Locate the line that contains "export SDC_FILE = /design/constraint.sdc" in the entries below, then repeat it and every following line through the line that contains "typedef struct packed", exactly, and no others.

= Beginning of Section =

### config.mk
export PLATFORM = sky130hd
export DESIGN_NAME = cpu_control_unit
export DESIGN_NICKNAME = d
export VERILOG_FILES = /design/src/rtl/cpu_control_unit.sv
export SDC_FILE = /design/constraint.sdc
export NUM_CORES = 1
export LEC_CHECK = 0
export ABC_AREA = 0
export CAP_MARGIN = 5
export CORE_AREA = 2 2 39 41
export CTS_BUF_LIST = sky130_fd_sc_hd__clkbuf_2
export CTS_CLUSTER_DIAMETER = 60
export DETAILED_ROUTE_END_ITERATION = 8
export DIE_AREA = 0 0 41 43
export HOLD_SLACK_MARGIN = 0.03
export MAX_ROUTING_LAYER = met4
export PLACE_DENSITY = 0.83
export SETUP_SLACK_MARGIN = 0.2
export SLEW_MARGIN = 20
export SYNTH_ARGS = -nofsm -noshare
export SYNTH_HDL_FRONTEND = slang
export SYNTH_SLANG_ARGS = --single-unit
### constraint.sdc
create_clock -name clk -period 3.1 [get_ports clk]
set_clock_uncertainty 0.15 [all_clocks]
set_input_delay 0.31 -clock clk [delete_from_list [all_inputs] [get_ports clk]]
set_output_delay 0.31 -clock clk [all_outputs]
set_load 0.01 [all_outputs]
### src/rtl/cpu_control_unit.sv
// Purpose: LEGv8-subset main + ALU decoder in ID; maps opcode[31:21] to datapath controls and keeps a sticky illegal-opcode flag.
// Latency: control outputs are purely combinational (zero cycles); illegal updates on the rising clk edge.
// Backpressure: none, no handshake; optional AND/EOR rows are enabled by defining CPU_CONTROL_LOGIC_EN.
module cpu_control_unit (
  input  logic        clk,
  input  logic        rst,
  input  logic [10:0] opcode,
  input  logic        sign,
  output logic        Reg2Loc,
  output logic        ALU_Src,
  output logic        Imm,
  output logic        ALU_SH,
  output logic        shiftDirn,
  output logic        ALU_on,
  output logic [2:0]  ALU_cntrl,
  output logic        set_flags,
  output logic        memRead,
  output logic        memWrite,
  output logic        memToReg,
  output logic        RegWrite,
  output logic        branch,
  output logic        uncondBr,
  output logic        branchReg,
  output logic        branchLink,
  output logic [1:0]  fwdEn,
  output logic        illegal
);

  localparam logic [2:0] ALU_PASS_B = 3'b000;
  localparam logic [2:0] ALU_ADD    = 3'b010;
  localparam logic [2:0] ALU_SUB    = 3'b011;
`ifdef CPU_CONTROL_LOGIC_EN
  localparam logic [2:0] ALU_AND    = 3'b100;
  localparam logic [2:0] ALU_XOR    = 3'b110;
`endif

  localparam logic [1:0] FWD_I = 2'b10;
  localparam logic [1:0] FWD_R = 2'b11;

  typedef struct packed {
    logic       reg2loc;
    logic       alu_src;
    logic       imm;
    logic       alu_sh;
    logic       shift_dirn;
    logic       alu_on;
    logic [2:0] alu_cntrl;
    logic       set_flags;
    logic       mem_read;
    logic       mem_write;
    logic       mem_to_reg;
    logic       reg_write;
    logic       branch;
    logic       uncond_br;
    logic       branch_reg;
    logic       branch_link;
    logic [1:0] fwd_en;
  } ctrl_t;

  ctrl_t dec;
  ctrl_t ctl;
  logic  hit;

  // loads/stores add or subtract the 9-bit offset depending on its sign
  logic [2:0] addr_op;
  assign addr_op = sign ? ALU_SUB : ALU_ADD;

  // opcode-prefix decode; hit drops for anything not in the instruction table
  always_comb begin
    dec = '0;
    hit = 1'b1;
    casez (opcode)
      11'b10101011000: begin // ADDS
        dec.reg2loc   = 1'b1;
        dec.reg_write = 1'b1;
        dec.set_flags = 1'b1;
        dec.alu_on    = 1'b1;
        dec.alu_cntrl = ALU_ADD;
        dec.fwd_en    = FWD_R;
      end
      11'b11101011000: begin // SUBS
        dec.reg2loc   = 1'b1;
        dec.reg_write = 1'b1;
        dec.set_flags = 1'b1;
        dec.alu_on    = 1'b1;
        dec.alu_cntrl = ALU_SUB;
        dec.fwd_en    = FWD_R;
      end
      11'b1001000100?: begin // ADDI
        dec.alu_src   = 1'b1;
        dec.imm       = 1'b1;
        dec.reg_write = 1'b1;
        dec.alu_on    = 1'b1;
        dec.alu_cntrl = ALU_ADD;
        dec.fwd_en    = FWD_I;
      end
      11'b11111000010: begin // LDUR
        dec.alu_src    = 1'b1;
        dec.mem_read   = 1'b1;
        dec.mem_to_reg = 1'b1;
        dec.reg_write  = 1'b1;
        dec.alu_on     = 1'b1;
        dec.alu_cntrl  = addr_op;
      end
      11'b11111000000: begin // STUR
        dec.alu_src   = 1'b1;
        dec.mem_write = 1'b1;
        dec.alu_on    = 1'b1;
        dec.alu_cntrl = addr_op;
      end
      11'b11010011011: begin // LSL
        dec.alu_sh    = 1'b1;
        dec.reg_write = 1'b1;
      end
      11'b11010011010: begin // LSR
        dec.alu_sh     = 1'b1;
        dec.reg_write  = 1'b1;
        dec.shift_dirn = 1'b1;
      end
      11'b000101?????: begin // B
        dec.branch    = 1'b1;
        dec.uncond_br = 1'b1;
      end
      11'b100101?????: begin // BL: link register written with PC+4 through a pass-B ALU op
        dec.branch      = 1'b1;
        dec.uncond_br   = 1'b1;
        dec.branch_link = 1'b1;
        dec.reg_write   = 1'b1;
        dec.alu_on      = 1'b1;
        dec.alu_cntrl   = ALU_PASS_B;
      end
      11'b01010100???: begin // B.cond
        dec.branch = 1'b1;
      end
      11'b10110100???: begin // CBZ: tested register passes through the ALU for the zero check
        dec.branch    = 1'b1;
        dec.alu_on    = 1'b1;
        dec.alu_cntrl = ALU_PASS_B;
      end
      11'b11010110000: begin // BR
        dec.branch     = 1'b1;
        dec.branch_reg = 1'b1;
      end
`ifdef CPU_CONTROL_LOGIC_EN
      11'b10001010000: begin // AND
        dec.reg2loc   = 1'b1;
        dec.reg_write = 1'b1;
        dec.alu_on    = 1'b1;
        dec.alu_cntrl = ALU_AND;
        dec.fwd_en    = FWD_R;
      end
      11'b11001010000: begin // EOR
        dec.reg2loc   = 1'b1;
        dec.reg_write = 1'b1;
        dec.alu_on    = 1'b1;
        dec.alu_cntrl = ALU_XOR;
        dec.fwd_en    = FWD_R;
      end
`endif
      default: hit = 1'b0;
    endcase
  end

  // reset squashes every control bit so nothing leaks into ID/EX during reset
  always_comb begin
    ctl = rst ? ctrl_t'('0) : dec;
  end

  assign Reg2Loc    = ctl.reg2loc;
  assign ALU_Src    = ctl.alu_src;
  assign Imm        = ctl.imm;
  assign ALU_SH     = ctl.alu_sh;
  assign shiftDirn  = ctl.shift_dirn;
  assign ALU_on     = ctl.alu_on;
  assign ALU_cntrl  = ctl.alu_cntrl;
  assign set_flags  = ctl.set_flags;
  assign memRead    = ctl.mem_read;
  assign memWrite   = ctl.mem_write;
  assign memToReg   = ctl.mem_to_reg;
  assign RegWrite   = ctl.reg_write;
  assign branch     = ctl.branch;
  assign uncondBr   = ctl.uncond_br;
  assign branchReg  = ctl.branch_reg;
  assign branchLink = ctl.branch_link;
  assign fwdEn      = ctl.fwd_en;

  // sticky illegal-opcode status: only reset clears it
  always_ff @(posedge clk or posedge rst) begin
    if (rst) begin
      illegal <= 1'b0;
    end else if (!hit) begin
      illegal <= 1'b1;
    end
  end

endmodule

==> flow_summary.json, run 1 <==
{
  "status": "completed",
  "synthCells": 58,
  "row_count": 14,
  "whs_ns": 0.3230,
  "wirelength_um": 1346,
  "antenna_found_initial": 0,
  "grt-busiest-layer": "met2",
  "ir_drop_mv": 0.05357,
  "layout_common_cells": "clkdlybuf4s50_1 (29), nor2_1 (9), dlymetal6s2s_1 (4)",
  "r2r_slack_ns": 2.31,
  "first_pass_iters": 3,
  "num_vias": 577,
  "hold_violations": 0,
  "timing.fmax_ghz": 0.3639,
  "synthDistinctLibCells": 36,
  "syn_to_final_growth_pct": 87.21,
  "start_util_pct": 31.10,
  "grt_start_max_net_pins": 9,
  "switching_power_mw": 0.02539,
  "cp.required_ns": 2.64,
  "worstSkewPairLatency_ns": 0,
  "seqPwrFrac_pct": 20.7,
  "yosys.area.top_type_share_pct": 8.721,
  "synth_top_area_cell": "nor3b_1",
  "drive_gt1_share_pct": 10.23,
  "period_share_pct": 88.64,
  "met1_usage_pct": 21.73,
  "netlist_area_um2": 430.4,
  "post-route-min-period_ns": 2.748,
  "min_to": "illegal",
  "setup_viol_count_final": 0,
  "crit_path_end_kind": "primary output",
  "grt_overflow_total": 0,
  "syn_avg_cell_area_um2": 7.421,
  "rsz0062_at_grt": "no",
  "finalWorstSetupSlack_ns": 0.3523,
  "grt.total_usage_pct": 15.81,
  "final_common_cell": "clkdlybuf4s50_1",
  "nNetsFinal": 104,
  "reg_top3": "illegal x1",
  "synth.yosys.seq_area_share_pct": 5.814,
  "regMostFlops": "illegal",
  "die_w_um": 41,
  "place_ws_ns": 0.2378,
  "numPortBuffers": 33,
  "min-delay-start": "illegal",
  "placed_cells": 104,
  "gp_congestion": 0.9457,
  "wire_per_inst_um": 12.94,
  "ys_seq_elements": 1,
  "power_density_nw_per_um2": 79.59,
  "drtAntennaViolNets": 0,
  "cp_max_fo": 6,
  "cp.arrival_ns": 2.29,
  "worst_r2r_path_depth": 1,
  "dp_hpwl_um": 1091,
  "fp.dieH_um": 43,
  "critPathLaunchType": "primary input",
  "core_area_um2": 1384,
  "ys_top_cells_by_area": "nor3b_1 (8.7%), nor2_1 (7.8%), dfrtp_1 (5.8%)",
  "use_met2_pct": 26.25,
  "drv_cap": 0,
  "maxSlewViolCount": 0,
  "yosysWarnings": 0,
  "r2r_start": "illegal",
  "via_per_inst": 5.548,
  "p_int_mw": 0.03874,
  "cts.reportedPaths.clkPinSlew_ns": 0,
  "detail_route.iter0.violations": 6,
  "largest_reg_flops": 1,
  "startpoint": "opcode[3]",
  "hold_depth": 1,
  "fillers": 141,
  "first_global_vias": 488,
  "combPwrFrac_pct": 79.3,
  "clkPwrFrac_pct": 0,
  "p_sw_share_pct": 39.60,
  "hold_path.class": "flop to flop",
  "die-area_um2": 1763,
  "power_leakage_nw": 0.3010,
  "reg2reg_to": "illegal",
  "stdcell_count": 104,
  "path_class": "primary input to primary output",
  "grt_util_met3_pct": 0,
  "grt_pass1_wl_um": 2035,
  "n_antenna_cell": 0,
  "fin_setup_tns_ns": 0,
  "route.detailed.drc": 0,
  "synth_nets": 72,
  "ios": 35
}
==> metal layers <==
layer	share of wire, %	up-vias
li1	-	279
met1	44	272
met2	51	24
met3	4.7	2
met4	0.67	0
met5	0	-
==> cells in the mapped netlist, drive strengths merged <==
cell type  number
nor4            2
conb            1
o2bb2a          1
and4b           2
nor3b           5
o22ai           2
nand3           1
buf             4
nor4b           1
or3             1
o21bai          1
o211ai          1
or2             2
nand2           2
o211a           1
o21ai           1
nor2            9
a31oi           2
nor3            2
dfrtp           1
nand4bb         1
nand4b          1
nand4           2
and2            2
mux2i           1
and3            1
o21a            1
a32o            1
a21oi           2
inv             2
nand2b          2
==> power by group through the flow <==
| stage | combinational, mW | sequential [mW] | clock, mW |
|---|---|---|---|
| floorplan | 0.0176 | 0.0133 | 0 |
| global placement | 0.0456 | 0.0133 | 0 |
| detailed placement | 0.0466 | 0.0133 | 0 |
| CTS | 0.0467 | 0.0133 | 0 |
| global route | 0.0545 | 0.0133 | 0 |
| finish | 0.0508 | 0.0133 | 0 |
==> worst max-delay path: stages <==
cell and delay (ns):
clkdlybuf4s50_1 0.61, nor3b_2 0.31, nand2_1 0.21, o22ai_4 0.15
o211a_1 0.17, clkdlybuf4s50_1 0.52
==> what timing repair did <==
item	4_1_cts	5_1_grt
hold endpoints to repair	0	0
hold buffers	0	0
gates resized for setup	0	8
endpoints found under the setup margin	0	5
setup buffers	0	0
==> through the flow <==
stage	total power, mW	area, µm²	util [%]
2_1_floorplan	0.03087	430.4	-
3_5_place_dp	0.05988	760.7	54.97
6_report	0.06413	805.8	58.23
4_1_cts	0.06003	760.7	54.97
3_3_place_gp	0.05893	760.7	54.97
5_1_grt	0.06781	805.8	58.23
==> worst max-delay path by stage <==
stage	slack, ns	depth (start not counted)	endpoint
after floorplan	1.17	4	memToReg
after global placement	0.28	6	ALU_cntrl[0]
after detailed placement	0.24	6	RegWrite
after CTS	0.23	6	RegWrite
after global routing	0.23	5	memRead
final	0.35	6	ALU_cntrl[0]
==> final cells by class <==
cell class	instances	area, µm²	area share (%)
inverter	2	7.507	0.9317
multi-input combinational	51	405.4	50.31
sequential	1	25.02	3.106
tap	16	20.02	2.484
timing repair buffer	34	347.8	43.17
==> kinds of logic (layout without fill, tap and decap cells) <==
family	count (synthesis)	in the layout	synth area share, %
muxes	1	1	2.326
other	1	1	0.8713
DFF	1	1	5.813
AOI/OAI and AO/OA	13	13	27.04
and+or+nand+nor	36	36	55.82
buffers and inverters	6	36	8.139
(Power assumes the default switching activity.)
==> run 2, diff against run 1 <==
--- a/config.mk
+++ b/config.mk
@@ -6,6 +6,7 @@
 export NUM_CORES = 1
 export LEC_CHECK = 0
 export ABC_AREA = 0
+export ABC_CLOCK_PERIOD_IN_PS = 3100
 export CAP_MARGIN = 5
 export CORE_AREA = 2 2 39 41
 export CTS_BUF_LIST = sky130_fd_sc_hd__clkbuf_2
@@ -16,6 +17,7 @@
 export MAX_ROUTING_LAYER = met4
 export PLACE_DENSITY = 0.83
 export SETUP_SLACK_MARGIN = 0.2
+export SKIP_LAST_GASP = 1
 export SLEW_MARGIN = 20
 export SYNTH_ARGS = -nofsm -noshare
 export SYNTH_HDL_FRONTEND = slang
==> results of run 2 <==
Final layout, timing and power as in run 1 (identical DEF).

= End of Section =

-- Answer for this exercise --
export SDC_FILE = /design/constraint.sdc
export NUM_CORES = 1
export LEC_CHECK = 0
export ABC_AREA = 0
export CAP_MARGIN = 5
export CORE_AREA = 2 2 39 41
export CTS_BUF_LIST = sky130_fd_sc_hd__clkbuf_2
export CTS_CLUSTER_DIAMETER = 60
export DETAILED_ROUTE_END_ITERATION = 8
export DIE_AREA = 0 0 41 43
export HOLD_SLACK_MARGIN = 0.03
export MAX_ROUTING_LAYER = met4
export PLACE_DENSITY = 0.83
export SETUP_SLACK_MARGIN = 0.2
export SLEW_MARGIN = 20
export SYNTH_ARGS = -nofsm -noshare
export SYNTH_HDL_FRONTEND = slang
export SYNTH_SLANG_ARGS = --single-unit
### constraint.sdc
create_clock -name clk -period 3.1 [get_ports clk]
set_clock_uncertainty 0.15 [all_clocks]
set_input_delay 0.31 -clock clk [delete_from_list [all_inputs] [get_ports clk]]
set_output_delay 0.31 -clock clk [all_outputs]
set_load 0.01 [all_outputs]
### src/rtl/cpu_control_unit.sv
// Purpose: LEGv8-subset main + ALU decoder in ID; maps opcode[31:21] to datapath controls and keeps a sticky illegal-opcode flag.
// Latency: control outputs are purely combinational (zero cycles); illegal updates on the rising clk edge.
// Backpressure: none, no handshake; optional AND/EOR rows are enabled by defining CPU_CONTROL_LOGIC_EN.
module cpu_control_unit (
  input  logic        clk,
  input  logic        rst,
  input  logic [10:0] opcode,
  input  logic        sign,
  output logic        Reg2Loc,
  output logic        ALU_Src,
  output logic        Imm,
  output logic        ALU_SH,
  output logic        shiftDirn,
  output logic        ALU_on,
  output logic [2:0]  ALU_cntrl,
  output logic        set_flags,
  output logic        memRead,
  output logic        memWrite,
  output logic        memToReg,
  output logic        RegWrite,
  output logic        branch,
  output logic        uncondBr,
  output logic        branchReg,
  output logic        branchLink,
  output logic [1:0]  fwdEn,
  output logic        illegal
);

  localparam logic [2:0] ALU_PASS_B = 3'b000;
  localparam logic [2:0] ALU_ADD    = 3'b010;
  localparam logic [2:0] ALU_SUB    = 3'b011;
`ifdef CPU_CONTROL_LOGIC_EN
  localparam logic [2:0] ALU_AND    = 3'b100;
  localparam logic [2:0] ALU_XOR    = 3'b110;
`endif

  localparam logic [1:0] FWD_I = 2'b10;
  localparam logic [1:0] FWD_R = 2'b11;

  typedef struct packed {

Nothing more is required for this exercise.